文献类型： 外文期刊

作者： Song, Xuan ¹ ; Liu, Chang ² ; Dhiloo, Khalid H. ¹ ; Yi, Chao-qun ¹ ; Zhang, Tian-tao ¹ ; Zhang, Yong-jun ¹ ;

作者机构： 1.Chinese Acad Agr Sci, State Key Lab Biol Plant Dis & Insect Pests, Beijing, Peoples R China

2.Ningxia Acad Agr & Forestry Sci, Inst Plant Protect, Yinchuan, Peoples R China

3.Sindh Agr Univ, Fac Crop Protect, Dept Entomol, Tandojam, Pakistan

4.Chinese Acad Agr Sci, Inst Plant Protect, State Key Lab Biol Plant Dis & Insect Pests, Beijing 100193, Peoples R China

关键词： catalytic activity; geranylgeranyl diphosphate synthase; molecular docking; Monolepta hieroglyphica; recombinant expression

期刊名称：ARCHIVES OF INSECT BIOCHEMISTRY AND PHYSIOLOGY （ 影响因子：2.2； 五年影响因子：2.1 ）

ISSN： 0739-4462

年卷期： 2024 年 115 卷 2 期

页码：

收录情况： SCI

摘要： Geranylgeranyl diphosphate synthase (GGPPS) as the short-chain prenyltransferases for catalyzing the formation of the acyclic precursor (E)-GGPP has been extensively investigated in mammals, plants, and microbes, but its functional plasticity is poorly understood in insect species.

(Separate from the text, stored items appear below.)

File: src/rtl/mdu_timeout_cnt.sv
// mdu_timeout_cnt: saturating cycle counter with synchronous clear, enable and an at-limit flag.
module mdu_timeout_cnt import mdu_pkg::*; #(
    parameter int LIMIT = DEF_TIMEOUT
) (
    input  logic clk,
    input  logic rst,
    input  logic clr,
    input  logic en,
    output logic at_limit
);

    localparam int CW = cnt_width(LIMIT);

    logic [CW-1:0] cnt;

    assign at_limit = (cnt == CW'(LIMIT));

    // Holding at LIMIT keeps at_limit asserted until the next clear.
    always_ff @(posedge clk or posedge rst) begin
        if (rst)
            cnt <= '0;
        else if (clr)
            cnt <= '0;
        else if (en && !at_limit)
            cnt <= cnt + 1'b1;
    end

endmodule

File: src/rtl/mdu_issue_ctrl.sv
// mdu_issue_ctrl: issues one mul/div op to the multi-cycle MDU and presents a one-cycle writeback.
// Optional MDU_DIV0_BYPASS_EN: divide-by-zero completes locally with an all-ones result.
module mdu_issue_ctrl import mdu_pkg::*; #(
    parameter int DATA_W  = DEF_DATA_W,
    parameter int OP_W    = DEF_OP_W,
    parameter int RD_W    = DEF_RD_W,
    parameter int TIMEOUT = DEF_TIMEOUT
) (
    input  logic              clk,
    input  logic              rst,
    input  logic              req_valid,
    output logic              req_ready,
    input  logic [OP_W-1:0]   req_op,
    input  logic [DATA_W-1:0] req_a,
    input  logic [DATA_W-1:0] req_b,
    input  logic [RD_W-1:0]   req_rd,
    input  logic              flush,
    output logic              mdu_start,
    output logic [OP_W-1:0]   mdu_op,
    output logic [DATA_W-1:0] mdu_a,
    output logic [DATA_W-1:0] mdu_b,
    input  logic              mdu_valid,
    input  logic [DATA_W-1:0] mdu_result,
    output logic              stall,
    output logic [RD_W-1:0]   busy_rd,
    output logic              busy_rd_vld,
    output logic              wb_valid,
    output logic [RD_W-1:0]   wb_rd,
    output logic [DATA_W-1:0] wb_data,
    output logic              wb_err
);

    mdu_state_t      state, state_nx;
    logic [RD_W-1:0] rd_q;
    logic            err_q;
    logic            accept, bypass, to_hit, done, capture, abort;

    assign accept = (state == IDLE) && req_valid && !flush;

`ifdef MDU_DIV0_BYPASS_EN
    assign bypass = accept && (req_op != OP_W'(OP_MUL)) && (req_b == '0);
`else
    assign bypass = 1'b0;
`endif

    assign done    = mdu_valid || to_hit;
    assign capture = (state == WAIT) && !flush && mdu_valid;
    assign abort   = (state == WAIT) && !flush && !mdu_valid && to_hit;

    mdu_timeout_cnt #(.LIMIT(TIMEOUT)) u_timeout (
        .clk      (clk),
        .rst      (rst),
        .clr      (state == ISSUE),
        .en       ((state == WAIT) || (state == DRAIN)),
        .at_limit (to_hit)
    );

    always_ff @(posedge clk or posedge rst) begin
        if (rst)
            state <= IDLE;
        else
            state <= state_nx;
    end

    // A flush in WAIT beats a same-cycle valid; DRAIN then waits out the unit.
    always_comb begin
        state_nx    = state;
        req_ready   = 1'b0;
        mdu_start   = 1'b0;
        stall       = 1'b1;
        busy_rd_vld = 1'b0;
        wb_valid    = 1'b0;
        wb_err      = 1'b0;
        case (state)
            IDLE: begin
                req_ready = !rst;
                stall     = 1'b0;
                state_nx  = accept ? (bypass ? WB : ISSUE) : IDLE;
            end
            ISSUE: begin
                mdu_start   = 1'b1;
                busy_rd_vld = 1'b1;
                state_nx    = flush ? DRAIN : WAIT;
            end
            WAIT: begin
                busy_rd_vld = 1'b1;
                state_nx    = flush ? DRAIN : (done ? WB : WAIT);
            end
            WB: begin
                busy_rd_vld = 1'b1;
                wb_valid    = 1'b1;
                wb_err      = err_q;
                state_nx    = IDLE;
            end
            DRAIN: begin
                state_nx = done ? IDLE : DRAIN;
            end
            default: begin
                state_nx = IDLE;
            end
        endcase
    end

    always_ff @(posedge clk or posedge rst) begin
        if (rst) begin
            mdu_op  <= '0;
            mdu_a   <= '0;
            mdu_b   <= '0;
            rd_q    <= '0;
            wb_data <= '0;
            err_q   <= 1'b0;
        end else begin
            if (accept) begin
                mdu_op <= req_op;
                mdu_a  <= req_a;
                mdu_b  <= req_b;
                rd_q   <= req_rd;
            end
            if (bypass) begin
                wb_data <= '1;
                err_q   <= 1'b0;
            end else if (capture) begin
                wb_data <= mdu_result;
                err_q   <= 1'b0;
            end else if (abort) begin
                wb_data <= '0;
                err_q   <= 1'b1;
            end
        end
    end

    assign busy_rd = rd_q;
    assign wb_rd   = rd_q;

endmodule
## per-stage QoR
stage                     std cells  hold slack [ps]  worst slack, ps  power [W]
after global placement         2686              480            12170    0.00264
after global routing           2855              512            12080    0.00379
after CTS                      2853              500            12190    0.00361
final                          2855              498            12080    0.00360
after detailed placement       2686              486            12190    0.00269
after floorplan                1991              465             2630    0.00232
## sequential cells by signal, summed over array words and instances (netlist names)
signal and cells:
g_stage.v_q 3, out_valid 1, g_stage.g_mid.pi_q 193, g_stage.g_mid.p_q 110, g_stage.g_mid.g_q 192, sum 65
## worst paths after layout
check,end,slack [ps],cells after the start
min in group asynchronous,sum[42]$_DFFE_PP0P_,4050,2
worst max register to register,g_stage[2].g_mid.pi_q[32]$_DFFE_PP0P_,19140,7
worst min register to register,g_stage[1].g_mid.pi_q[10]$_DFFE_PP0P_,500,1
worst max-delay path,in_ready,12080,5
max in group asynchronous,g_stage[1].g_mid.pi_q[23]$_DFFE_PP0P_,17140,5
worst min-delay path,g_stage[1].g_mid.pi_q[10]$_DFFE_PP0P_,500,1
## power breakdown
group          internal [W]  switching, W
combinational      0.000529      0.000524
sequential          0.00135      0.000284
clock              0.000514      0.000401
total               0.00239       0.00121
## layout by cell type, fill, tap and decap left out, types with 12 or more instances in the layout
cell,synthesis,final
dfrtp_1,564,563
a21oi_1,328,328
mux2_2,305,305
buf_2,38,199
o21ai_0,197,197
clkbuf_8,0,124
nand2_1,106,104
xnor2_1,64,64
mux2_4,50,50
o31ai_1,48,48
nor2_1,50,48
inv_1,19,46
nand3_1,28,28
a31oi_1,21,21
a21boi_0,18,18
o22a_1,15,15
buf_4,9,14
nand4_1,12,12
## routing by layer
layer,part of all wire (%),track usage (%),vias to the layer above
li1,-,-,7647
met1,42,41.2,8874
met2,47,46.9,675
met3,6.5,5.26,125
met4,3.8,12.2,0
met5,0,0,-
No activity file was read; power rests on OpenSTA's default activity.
[src/rtl/mem_stage_pkg.sv]
// Shared types and constants for the memory stage.
// Covers load/store funct3 encodings, the access FSM states and the W bundle.
package mem_stage_pkg;

    localparam logic [2:0] F3_LB  = 3'b000;
    localparam logic [2:0] F3_LH  = 3'b001;
    localparam logic [2:0] F3_LW  = 3'b010;
    localparam logic [2:0] F3_LBU = 3'b100;
    localparam logic [2:0] F3_LHU = 3'b101;

    localparam logic [1:0] RESULT_LOAD = 2'b01;

    typedef enum logic {
        IDLE = 1'b0,
        WAIT = 1'b1
    } mem_state_t;

    typedef struct packed {
        logic        reg_write;
        logic [1:0]  result_src;
        logic [4:0]  rd;
        logic [31:0] alu_result;
        logic [31:0] read_data;
        logic [31:0] pc_plus4;
        logic        misalign;
        logic        bus_err;
    } m_w_t;

endpackage

[src/rtl/flopr.sv]
// Resettable register with a synchronous active-high reset.
module flopr #(
    parameter int WIDTH = 8
) (
    input  logic             clk,
    input  logic             reset,
    input  logic [WIDTH-1:0] d,
    output logic [WIDTH-1:0] q
);

    always_ff @(posedge clk) begin
        if (reset) q <= '0;
        else       q <= d;
    end

endmodule

[src/rtl/memory_access_stage_load_store_align.sv]
// Byte-lane steering for stores and extraction/extension for loads.
module load_store_align
    import mem_stage_pkg::*;
(
    input  logic [2:0]  funct3,
    input  logic [1:0]  off,
    input  logic [31:0] store_data,
    input  logic [31:0] rdata,
    output logic [3:0]  be,
    output logic [31:0] wdata,
    output logic [31:0] load_data,
    output logic        misalign
);

    logic [7:0]  byte_lane;
    logic [15:0] half_lane;

    assign byte_lane = 8'(rdata >> {off, 3'b000});
    assign half_lane = off[1] ? rdata[31:16] : rdata[15:0];

    always_comb begin
        be       = 4'b0000;
        wdata    = store_data;
        misalign = 1'b0;
        // Only the size bits matter for steering; the sign bit is load-only.
        case (funct3[1:0])
            2'b00: begin
                be    = 4'b0001 << off;
                wdata = {4{store_data[7:0]}};
            end
            2'b01: begin
                be       = 4'b0011 << {off[1], 1'b0};
                wdata    = {2{store_data[15:0]}};
                misalign = off[0];
            end
            2'b10: begin
                be       = 4'b1111;
                misalign = (off != 2'b00);
            end
            default: ;
        endcase
    end

    always_comb begin
        load_data = rdata;
        case (funct3)
            F3_LB:   load_data = {{24{byte_lane[7]}}, byte_lane};
            F3_LBU:  load_data = {24'h0, byte_lane};
            F3_LH:   load_data = {{16{half_lane[15]}}, half_lane};
            F3_LHU:  load_data = {16'h0, half_lane};
            default: load_data = rdata;
        endcase
    end

endmodule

Here, a single GGPPS in leaf beetle Monolepta hieroglyphica, MhieGGPPS, was functionally investigated. Phylogenetic analysis showed that MhieGGPPS was clustered in one clade with homologs and had six conserved motifs. Molecular docking results indicated that binding sites of dimethylallyl diphosphate (DMAPP), (E)-geranyl pyrophosphate (GPP), and (E)-farnesyl pyrophosphate (FPP) were in the chain-length determination region of MhieGGPPS, respectively. In vitro, recombiant MhieGGPPS could catalyze the formation of (E)-geranylgeraniol against different combinations of substrates including isopentenyl pyrophosphate (IPP)/DMAPP, IPP/(E)-GPP, and IPP/(E)-FPP, suggesting that MhieGGPPS could not only use (E)-FPP but also (E)-GPP and DMAPP as the allylic cosubstrates. In kinetic analysis, the (E)-FPP was most tightly bound to MhieGGPPS than that of others. It was proposed that MhieGGPPS as a multifunctional enzyme is differentiated from the other GGPPSs in the animals and plants, which only accepted (E)-FPP as the allylic cosubstrate. These findings provide valuable insights into understanding the functional plasticity of GGPPS in M. hieroglyphica and the novel biosynthesis mechanism in the isoprenoid pathway.